Excerpts from a dataset
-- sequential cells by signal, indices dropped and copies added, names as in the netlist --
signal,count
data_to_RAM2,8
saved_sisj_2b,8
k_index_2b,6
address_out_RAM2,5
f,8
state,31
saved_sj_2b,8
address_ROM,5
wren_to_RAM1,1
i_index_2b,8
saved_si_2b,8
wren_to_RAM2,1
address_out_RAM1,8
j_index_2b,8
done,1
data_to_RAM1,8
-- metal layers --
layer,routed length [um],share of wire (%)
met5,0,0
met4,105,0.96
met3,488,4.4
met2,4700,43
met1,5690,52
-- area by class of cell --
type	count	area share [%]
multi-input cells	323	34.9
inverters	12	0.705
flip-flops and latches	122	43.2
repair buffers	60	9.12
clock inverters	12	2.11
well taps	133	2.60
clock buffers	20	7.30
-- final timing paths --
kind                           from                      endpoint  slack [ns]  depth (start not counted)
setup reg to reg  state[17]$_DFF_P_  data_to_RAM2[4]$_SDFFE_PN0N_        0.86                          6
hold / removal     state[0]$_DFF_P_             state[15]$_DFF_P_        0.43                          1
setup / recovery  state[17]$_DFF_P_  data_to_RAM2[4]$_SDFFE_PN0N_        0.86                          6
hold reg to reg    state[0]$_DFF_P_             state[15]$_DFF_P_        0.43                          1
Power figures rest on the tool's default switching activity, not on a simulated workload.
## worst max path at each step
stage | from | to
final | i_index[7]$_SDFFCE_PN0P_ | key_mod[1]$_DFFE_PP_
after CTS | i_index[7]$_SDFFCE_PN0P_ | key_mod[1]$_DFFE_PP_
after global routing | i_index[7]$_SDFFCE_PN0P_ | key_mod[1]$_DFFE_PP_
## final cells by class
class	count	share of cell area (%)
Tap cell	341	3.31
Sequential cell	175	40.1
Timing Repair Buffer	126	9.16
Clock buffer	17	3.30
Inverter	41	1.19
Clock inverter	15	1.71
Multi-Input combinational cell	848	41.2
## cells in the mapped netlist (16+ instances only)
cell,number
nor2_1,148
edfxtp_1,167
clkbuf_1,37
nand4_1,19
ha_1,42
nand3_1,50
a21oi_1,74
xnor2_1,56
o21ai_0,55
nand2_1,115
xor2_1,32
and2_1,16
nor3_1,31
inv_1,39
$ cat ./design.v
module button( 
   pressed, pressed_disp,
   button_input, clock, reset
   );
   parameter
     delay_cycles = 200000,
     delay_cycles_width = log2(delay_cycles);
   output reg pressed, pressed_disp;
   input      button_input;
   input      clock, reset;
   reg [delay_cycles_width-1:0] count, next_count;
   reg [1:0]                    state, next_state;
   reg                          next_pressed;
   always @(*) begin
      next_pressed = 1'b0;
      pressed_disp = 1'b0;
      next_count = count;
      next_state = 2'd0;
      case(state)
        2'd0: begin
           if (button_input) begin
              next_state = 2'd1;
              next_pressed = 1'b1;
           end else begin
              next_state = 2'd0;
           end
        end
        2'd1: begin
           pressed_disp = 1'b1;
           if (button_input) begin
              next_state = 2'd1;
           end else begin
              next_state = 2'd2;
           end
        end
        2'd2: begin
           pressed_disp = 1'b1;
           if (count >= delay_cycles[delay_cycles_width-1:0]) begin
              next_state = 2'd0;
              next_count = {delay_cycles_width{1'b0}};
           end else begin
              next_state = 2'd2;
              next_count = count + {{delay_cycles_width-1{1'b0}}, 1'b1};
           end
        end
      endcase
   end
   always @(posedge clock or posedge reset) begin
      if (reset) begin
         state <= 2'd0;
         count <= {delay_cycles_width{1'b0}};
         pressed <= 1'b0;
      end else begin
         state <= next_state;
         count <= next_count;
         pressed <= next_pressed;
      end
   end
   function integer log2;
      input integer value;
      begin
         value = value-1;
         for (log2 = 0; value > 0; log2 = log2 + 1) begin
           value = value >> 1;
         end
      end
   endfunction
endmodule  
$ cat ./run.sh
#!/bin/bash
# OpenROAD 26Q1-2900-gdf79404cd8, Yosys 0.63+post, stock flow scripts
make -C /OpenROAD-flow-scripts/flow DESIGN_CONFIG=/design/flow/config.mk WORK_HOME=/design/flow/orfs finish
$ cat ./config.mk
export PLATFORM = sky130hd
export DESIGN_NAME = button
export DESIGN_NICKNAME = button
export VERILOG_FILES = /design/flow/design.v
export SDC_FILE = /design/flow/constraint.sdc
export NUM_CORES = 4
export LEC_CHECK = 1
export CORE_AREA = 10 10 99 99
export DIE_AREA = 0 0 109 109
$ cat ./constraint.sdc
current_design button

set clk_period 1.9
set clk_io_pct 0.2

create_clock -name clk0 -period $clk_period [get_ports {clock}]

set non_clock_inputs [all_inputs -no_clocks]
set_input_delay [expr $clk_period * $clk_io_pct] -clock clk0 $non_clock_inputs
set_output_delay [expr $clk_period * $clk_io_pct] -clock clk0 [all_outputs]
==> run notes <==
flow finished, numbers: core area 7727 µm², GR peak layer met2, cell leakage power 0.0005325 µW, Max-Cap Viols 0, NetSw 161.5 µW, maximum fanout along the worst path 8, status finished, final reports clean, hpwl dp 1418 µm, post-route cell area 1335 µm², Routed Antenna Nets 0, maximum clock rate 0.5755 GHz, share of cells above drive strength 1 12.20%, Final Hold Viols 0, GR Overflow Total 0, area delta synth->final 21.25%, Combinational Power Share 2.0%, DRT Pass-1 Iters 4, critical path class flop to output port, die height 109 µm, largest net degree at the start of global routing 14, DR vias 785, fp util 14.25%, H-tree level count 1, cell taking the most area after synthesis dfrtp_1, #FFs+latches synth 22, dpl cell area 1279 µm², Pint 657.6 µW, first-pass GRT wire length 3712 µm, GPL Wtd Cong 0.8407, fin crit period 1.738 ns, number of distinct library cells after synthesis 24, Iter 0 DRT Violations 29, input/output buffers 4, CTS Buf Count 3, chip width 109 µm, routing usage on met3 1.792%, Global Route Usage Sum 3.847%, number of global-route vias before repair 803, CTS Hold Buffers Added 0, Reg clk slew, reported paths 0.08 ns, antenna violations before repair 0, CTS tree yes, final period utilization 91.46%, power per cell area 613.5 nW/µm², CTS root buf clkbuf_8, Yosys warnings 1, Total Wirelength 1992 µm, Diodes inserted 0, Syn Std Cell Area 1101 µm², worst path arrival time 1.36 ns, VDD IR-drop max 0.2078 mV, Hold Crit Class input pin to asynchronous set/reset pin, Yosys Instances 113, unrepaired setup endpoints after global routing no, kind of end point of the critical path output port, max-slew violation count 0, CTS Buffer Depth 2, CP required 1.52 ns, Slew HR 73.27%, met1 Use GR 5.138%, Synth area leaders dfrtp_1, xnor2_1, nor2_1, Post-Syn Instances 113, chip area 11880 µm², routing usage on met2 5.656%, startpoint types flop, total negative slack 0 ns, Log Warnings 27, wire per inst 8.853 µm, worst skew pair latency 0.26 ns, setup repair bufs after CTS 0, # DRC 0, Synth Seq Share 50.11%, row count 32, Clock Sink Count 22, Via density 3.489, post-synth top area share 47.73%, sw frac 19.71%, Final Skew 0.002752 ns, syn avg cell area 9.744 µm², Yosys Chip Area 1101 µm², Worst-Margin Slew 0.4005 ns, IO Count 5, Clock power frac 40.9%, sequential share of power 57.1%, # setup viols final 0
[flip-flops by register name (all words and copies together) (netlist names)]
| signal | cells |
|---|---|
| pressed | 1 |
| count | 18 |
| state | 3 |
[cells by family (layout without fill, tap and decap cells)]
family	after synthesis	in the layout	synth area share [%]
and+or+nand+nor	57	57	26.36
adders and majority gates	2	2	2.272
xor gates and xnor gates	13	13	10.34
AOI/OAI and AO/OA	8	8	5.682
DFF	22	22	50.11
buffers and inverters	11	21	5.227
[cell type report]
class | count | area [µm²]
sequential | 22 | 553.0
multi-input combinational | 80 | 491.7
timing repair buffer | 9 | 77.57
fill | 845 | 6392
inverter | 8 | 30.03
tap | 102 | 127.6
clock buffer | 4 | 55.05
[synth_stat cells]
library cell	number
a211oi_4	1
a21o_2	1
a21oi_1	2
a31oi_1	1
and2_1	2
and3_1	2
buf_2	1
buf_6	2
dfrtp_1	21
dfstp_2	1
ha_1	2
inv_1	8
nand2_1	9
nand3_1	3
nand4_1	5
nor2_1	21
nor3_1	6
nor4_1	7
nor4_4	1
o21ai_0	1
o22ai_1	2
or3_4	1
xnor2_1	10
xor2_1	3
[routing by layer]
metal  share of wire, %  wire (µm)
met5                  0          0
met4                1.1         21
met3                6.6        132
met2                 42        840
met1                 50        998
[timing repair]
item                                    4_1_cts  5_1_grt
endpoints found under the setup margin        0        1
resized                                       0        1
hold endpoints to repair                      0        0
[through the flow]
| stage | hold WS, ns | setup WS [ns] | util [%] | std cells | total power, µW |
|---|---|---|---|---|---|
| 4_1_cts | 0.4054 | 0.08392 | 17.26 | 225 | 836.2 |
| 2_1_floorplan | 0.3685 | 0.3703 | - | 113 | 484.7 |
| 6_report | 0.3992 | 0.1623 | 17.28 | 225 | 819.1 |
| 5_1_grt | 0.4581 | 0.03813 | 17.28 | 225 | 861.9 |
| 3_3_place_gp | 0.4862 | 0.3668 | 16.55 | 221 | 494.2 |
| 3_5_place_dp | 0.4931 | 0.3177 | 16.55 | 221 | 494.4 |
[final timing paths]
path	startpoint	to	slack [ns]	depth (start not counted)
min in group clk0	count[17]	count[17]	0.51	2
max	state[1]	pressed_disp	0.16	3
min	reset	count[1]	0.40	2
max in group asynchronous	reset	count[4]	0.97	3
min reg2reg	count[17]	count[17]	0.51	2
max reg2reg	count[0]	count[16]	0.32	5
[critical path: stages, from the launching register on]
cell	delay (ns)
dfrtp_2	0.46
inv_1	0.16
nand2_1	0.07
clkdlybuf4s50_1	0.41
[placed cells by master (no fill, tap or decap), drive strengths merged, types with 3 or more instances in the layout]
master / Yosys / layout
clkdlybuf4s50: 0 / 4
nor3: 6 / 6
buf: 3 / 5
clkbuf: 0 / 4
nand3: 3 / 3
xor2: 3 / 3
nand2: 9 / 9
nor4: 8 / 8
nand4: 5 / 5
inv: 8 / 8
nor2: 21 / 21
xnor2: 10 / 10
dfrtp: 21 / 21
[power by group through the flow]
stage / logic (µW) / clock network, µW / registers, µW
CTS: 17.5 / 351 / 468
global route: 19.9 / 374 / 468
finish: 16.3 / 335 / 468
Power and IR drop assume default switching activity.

● **THE PROBLEM**
Could you please retype the lines from the start of the data through the line with "met1,5690,52", both included, and nothing else?

● **RESPONSE TO THE EXERCISE**
-- sequential cells by signal, indices dropped and copies added, names as in the netlist --
signal,count
data_to_RAM2,8
saved_sisj_2b,8
k_index_2b,6
address_out_RAM2,5
f,8
state,31
saved_sj_2b,8
address_ROM,5
wren_to_RAM1,1
i_index_2b,8
saved_si_2b,8
wren_to_RAM2,1
address_out_RAM1,8
j_index_2b,8
done,1
data_to_RAM1,8
-- metal layers --
layer,routed length [um],share of wire (%)
met5,0,0
met4,105,0.96
met3,488,4.4
met2,4700,43
met1,5690,52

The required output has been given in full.